[Stored data Boundary: Start]
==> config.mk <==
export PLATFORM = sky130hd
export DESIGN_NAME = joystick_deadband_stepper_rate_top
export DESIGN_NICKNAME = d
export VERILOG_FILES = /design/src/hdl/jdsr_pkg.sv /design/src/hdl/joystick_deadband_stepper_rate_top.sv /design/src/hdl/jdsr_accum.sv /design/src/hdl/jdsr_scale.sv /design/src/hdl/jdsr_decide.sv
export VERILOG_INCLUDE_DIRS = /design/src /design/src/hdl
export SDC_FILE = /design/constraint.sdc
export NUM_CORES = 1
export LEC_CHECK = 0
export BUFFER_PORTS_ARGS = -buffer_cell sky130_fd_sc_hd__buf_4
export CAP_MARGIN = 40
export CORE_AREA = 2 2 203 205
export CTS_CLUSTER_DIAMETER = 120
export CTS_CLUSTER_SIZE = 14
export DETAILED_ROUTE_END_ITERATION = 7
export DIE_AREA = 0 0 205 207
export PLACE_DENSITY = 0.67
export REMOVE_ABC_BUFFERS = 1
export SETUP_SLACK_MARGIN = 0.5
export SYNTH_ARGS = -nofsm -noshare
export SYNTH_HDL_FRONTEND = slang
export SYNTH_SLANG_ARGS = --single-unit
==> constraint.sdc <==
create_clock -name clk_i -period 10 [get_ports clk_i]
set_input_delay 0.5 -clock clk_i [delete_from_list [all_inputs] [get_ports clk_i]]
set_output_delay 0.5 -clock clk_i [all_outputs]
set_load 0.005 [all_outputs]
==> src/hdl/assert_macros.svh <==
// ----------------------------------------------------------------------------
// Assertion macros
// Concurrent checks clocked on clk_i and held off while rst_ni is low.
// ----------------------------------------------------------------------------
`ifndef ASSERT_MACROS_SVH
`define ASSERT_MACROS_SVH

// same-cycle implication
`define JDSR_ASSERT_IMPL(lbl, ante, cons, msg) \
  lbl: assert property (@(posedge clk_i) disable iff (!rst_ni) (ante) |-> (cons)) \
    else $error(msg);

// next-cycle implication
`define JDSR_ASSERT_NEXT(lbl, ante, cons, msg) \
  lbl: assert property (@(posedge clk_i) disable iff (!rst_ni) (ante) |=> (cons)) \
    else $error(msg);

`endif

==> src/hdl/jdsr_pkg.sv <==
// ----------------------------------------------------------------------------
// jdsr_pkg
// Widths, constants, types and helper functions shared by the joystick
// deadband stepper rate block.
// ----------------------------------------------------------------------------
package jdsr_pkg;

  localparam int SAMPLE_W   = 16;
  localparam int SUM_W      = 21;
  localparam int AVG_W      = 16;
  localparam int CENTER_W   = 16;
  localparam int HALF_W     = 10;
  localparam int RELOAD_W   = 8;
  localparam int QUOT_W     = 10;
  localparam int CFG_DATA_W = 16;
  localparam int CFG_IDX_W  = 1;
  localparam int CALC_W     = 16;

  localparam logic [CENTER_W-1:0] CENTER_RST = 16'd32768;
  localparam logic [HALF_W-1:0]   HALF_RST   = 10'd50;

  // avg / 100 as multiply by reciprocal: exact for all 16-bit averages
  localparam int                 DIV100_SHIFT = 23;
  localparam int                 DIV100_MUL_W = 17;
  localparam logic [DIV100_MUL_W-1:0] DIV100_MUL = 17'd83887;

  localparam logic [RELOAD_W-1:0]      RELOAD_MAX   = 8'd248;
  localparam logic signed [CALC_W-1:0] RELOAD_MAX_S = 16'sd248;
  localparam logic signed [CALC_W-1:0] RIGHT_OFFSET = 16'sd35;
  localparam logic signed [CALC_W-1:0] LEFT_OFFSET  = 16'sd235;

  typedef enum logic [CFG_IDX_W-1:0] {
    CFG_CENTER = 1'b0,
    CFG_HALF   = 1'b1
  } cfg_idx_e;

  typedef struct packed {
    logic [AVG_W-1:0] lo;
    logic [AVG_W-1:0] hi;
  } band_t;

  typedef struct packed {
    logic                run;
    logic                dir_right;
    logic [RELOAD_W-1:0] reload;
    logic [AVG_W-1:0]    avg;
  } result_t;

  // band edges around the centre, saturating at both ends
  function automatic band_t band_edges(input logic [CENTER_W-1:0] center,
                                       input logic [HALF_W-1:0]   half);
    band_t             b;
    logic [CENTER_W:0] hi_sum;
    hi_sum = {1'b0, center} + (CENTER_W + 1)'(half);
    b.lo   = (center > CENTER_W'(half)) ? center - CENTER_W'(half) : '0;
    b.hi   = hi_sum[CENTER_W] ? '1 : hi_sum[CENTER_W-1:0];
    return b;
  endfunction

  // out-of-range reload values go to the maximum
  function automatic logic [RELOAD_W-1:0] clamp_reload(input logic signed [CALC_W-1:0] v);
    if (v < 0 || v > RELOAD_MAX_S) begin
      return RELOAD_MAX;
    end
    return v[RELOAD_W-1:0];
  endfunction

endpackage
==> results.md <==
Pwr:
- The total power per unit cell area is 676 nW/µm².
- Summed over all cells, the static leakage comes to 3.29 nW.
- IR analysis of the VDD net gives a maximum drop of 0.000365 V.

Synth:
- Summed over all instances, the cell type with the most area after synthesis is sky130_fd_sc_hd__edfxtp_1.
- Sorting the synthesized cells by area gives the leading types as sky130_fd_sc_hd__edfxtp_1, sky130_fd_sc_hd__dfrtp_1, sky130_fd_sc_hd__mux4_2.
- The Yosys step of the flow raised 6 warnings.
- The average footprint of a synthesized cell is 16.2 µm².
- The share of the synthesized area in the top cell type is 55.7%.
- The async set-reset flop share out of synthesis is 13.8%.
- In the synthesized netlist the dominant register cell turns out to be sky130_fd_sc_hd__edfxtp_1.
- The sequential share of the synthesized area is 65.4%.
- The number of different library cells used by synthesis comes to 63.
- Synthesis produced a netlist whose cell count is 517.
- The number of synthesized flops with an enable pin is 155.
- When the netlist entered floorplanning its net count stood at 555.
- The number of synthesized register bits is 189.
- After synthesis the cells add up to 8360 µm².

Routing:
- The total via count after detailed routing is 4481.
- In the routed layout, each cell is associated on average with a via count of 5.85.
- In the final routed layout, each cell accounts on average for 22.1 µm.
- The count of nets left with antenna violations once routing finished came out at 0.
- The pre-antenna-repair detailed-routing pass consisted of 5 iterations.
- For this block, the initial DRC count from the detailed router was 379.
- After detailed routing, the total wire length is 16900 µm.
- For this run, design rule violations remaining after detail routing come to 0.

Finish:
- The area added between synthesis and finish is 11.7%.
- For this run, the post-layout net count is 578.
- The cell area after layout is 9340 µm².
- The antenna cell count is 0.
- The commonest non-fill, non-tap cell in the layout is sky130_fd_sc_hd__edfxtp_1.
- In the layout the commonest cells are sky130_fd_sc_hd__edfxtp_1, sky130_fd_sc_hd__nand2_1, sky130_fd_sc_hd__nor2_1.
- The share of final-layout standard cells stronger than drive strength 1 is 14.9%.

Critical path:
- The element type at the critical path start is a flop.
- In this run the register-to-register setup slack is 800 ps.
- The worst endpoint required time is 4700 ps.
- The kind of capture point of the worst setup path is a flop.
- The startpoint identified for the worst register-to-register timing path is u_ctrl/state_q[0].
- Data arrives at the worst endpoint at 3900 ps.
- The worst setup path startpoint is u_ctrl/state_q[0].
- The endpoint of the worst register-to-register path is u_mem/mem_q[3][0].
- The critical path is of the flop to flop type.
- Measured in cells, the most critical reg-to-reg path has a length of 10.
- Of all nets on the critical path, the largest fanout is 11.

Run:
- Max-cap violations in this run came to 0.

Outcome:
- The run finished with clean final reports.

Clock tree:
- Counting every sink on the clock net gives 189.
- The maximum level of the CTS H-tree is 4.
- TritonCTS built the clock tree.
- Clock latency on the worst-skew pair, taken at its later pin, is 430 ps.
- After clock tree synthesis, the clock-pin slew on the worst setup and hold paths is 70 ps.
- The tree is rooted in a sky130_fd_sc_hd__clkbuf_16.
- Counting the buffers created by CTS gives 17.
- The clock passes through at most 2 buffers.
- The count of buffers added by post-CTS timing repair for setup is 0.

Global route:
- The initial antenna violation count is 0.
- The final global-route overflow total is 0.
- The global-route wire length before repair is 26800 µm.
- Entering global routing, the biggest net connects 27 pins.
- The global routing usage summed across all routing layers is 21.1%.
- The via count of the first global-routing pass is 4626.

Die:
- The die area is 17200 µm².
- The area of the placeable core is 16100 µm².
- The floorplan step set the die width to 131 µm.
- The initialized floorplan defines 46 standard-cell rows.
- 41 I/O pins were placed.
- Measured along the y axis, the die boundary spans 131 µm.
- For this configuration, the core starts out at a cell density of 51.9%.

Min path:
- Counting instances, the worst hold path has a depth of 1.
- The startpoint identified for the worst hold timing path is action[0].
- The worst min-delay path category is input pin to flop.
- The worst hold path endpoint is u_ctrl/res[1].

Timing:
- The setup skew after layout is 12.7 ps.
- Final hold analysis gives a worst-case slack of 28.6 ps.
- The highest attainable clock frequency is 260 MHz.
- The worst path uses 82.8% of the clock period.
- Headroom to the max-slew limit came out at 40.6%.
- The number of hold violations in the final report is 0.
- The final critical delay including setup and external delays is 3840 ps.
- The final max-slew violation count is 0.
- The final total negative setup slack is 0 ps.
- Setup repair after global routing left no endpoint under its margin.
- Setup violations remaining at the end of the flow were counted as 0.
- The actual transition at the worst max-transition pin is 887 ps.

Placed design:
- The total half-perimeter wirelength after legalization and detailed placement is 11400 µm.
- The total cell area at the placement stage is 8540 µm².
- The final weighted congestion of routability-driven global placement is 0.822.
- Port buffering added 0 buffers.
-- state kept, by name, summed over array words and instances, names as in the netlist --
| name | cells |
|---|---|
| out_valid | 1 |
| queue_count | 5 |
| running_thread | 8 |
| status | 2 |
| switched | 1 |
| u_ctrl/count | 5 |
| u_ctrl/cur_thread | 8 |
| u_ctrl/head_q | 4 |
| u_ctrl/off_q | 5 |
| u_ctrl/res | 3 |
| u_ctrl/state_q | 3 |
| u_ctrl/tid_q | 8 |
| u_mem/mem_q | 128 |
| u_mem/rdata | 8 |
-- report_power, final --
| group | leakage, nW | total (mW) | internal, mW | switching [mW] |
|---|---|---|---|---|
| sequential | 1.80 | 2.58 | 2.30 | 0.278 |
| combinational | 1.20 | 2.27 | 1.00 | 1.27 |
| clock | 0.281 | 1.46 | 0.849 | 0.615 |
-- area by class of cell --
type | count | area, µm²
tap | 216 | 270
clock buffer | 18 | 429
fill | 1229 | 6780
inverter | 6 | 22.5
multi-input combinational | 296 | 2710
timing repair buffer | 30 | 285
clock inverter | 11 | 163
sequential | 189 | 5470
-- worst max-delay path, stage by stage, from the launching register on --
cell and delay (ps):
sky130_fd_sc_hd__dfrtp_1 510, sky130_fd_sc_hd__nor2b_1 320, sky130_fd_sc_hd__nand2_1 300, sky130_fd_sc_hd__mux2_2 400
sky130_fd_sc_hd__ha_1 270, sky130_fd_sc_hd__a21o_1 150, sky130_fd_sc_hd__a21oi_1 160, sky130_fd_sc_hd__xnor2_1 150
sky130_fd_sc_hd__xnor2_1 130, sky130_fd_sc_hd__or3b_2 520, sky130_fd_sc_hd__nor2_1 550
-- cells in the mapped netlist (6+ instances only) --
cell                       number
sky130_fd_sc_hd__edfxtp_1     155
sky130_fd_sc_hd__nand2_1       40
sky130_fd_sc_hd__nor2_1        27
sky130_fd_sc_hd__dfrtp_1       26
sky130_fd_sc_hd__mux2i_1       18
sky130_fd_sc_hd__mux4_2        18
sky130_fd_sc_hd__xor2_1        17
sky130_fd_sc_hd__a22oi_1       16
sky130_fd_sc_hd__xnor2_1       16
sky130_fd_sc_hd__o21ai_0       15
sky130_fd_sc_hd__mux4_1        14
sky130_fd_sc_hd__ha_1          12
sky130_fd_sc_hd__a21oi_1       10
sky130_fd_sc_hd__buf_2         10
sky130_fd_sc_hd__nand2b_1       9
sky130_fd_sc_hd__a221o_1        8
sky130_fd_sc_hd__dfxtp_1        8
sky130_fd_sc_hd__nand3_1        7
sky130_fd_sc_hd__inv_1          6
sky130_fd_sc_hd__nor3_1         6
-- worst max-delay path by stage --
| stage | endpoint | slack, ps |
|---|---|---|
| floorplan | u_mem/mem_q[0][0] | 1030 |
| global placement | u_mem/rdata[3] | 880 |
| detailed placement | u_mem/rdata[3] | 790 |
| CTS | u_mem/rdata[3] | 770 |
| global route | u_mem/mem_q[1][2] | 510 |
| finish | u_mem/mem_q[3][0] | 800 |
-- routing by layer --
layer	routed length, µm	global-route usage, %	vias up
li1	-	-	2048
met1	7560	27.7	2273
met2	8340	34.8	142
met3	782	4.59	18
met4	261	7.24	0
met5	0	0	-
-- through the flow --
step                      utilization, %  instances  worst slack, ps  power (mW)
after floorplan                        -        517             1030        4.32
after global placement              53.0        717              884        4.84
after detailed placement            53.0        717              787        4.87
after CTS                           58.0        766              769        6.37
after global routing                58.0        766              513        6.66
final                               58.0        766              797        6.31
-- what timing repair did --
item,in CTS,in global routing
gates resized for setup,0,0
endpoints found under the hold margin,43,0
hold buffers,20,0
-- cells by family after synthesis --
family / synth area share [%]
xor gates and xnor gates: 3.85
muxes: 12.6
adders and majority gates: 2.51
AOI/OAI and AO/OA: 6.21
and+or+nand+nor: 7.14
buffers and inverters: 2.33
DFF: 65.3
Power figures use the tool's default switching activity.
[Stored data Boundary: End]
Work out how many lines in the records hold the word "Measured", and answer with that number alone.

2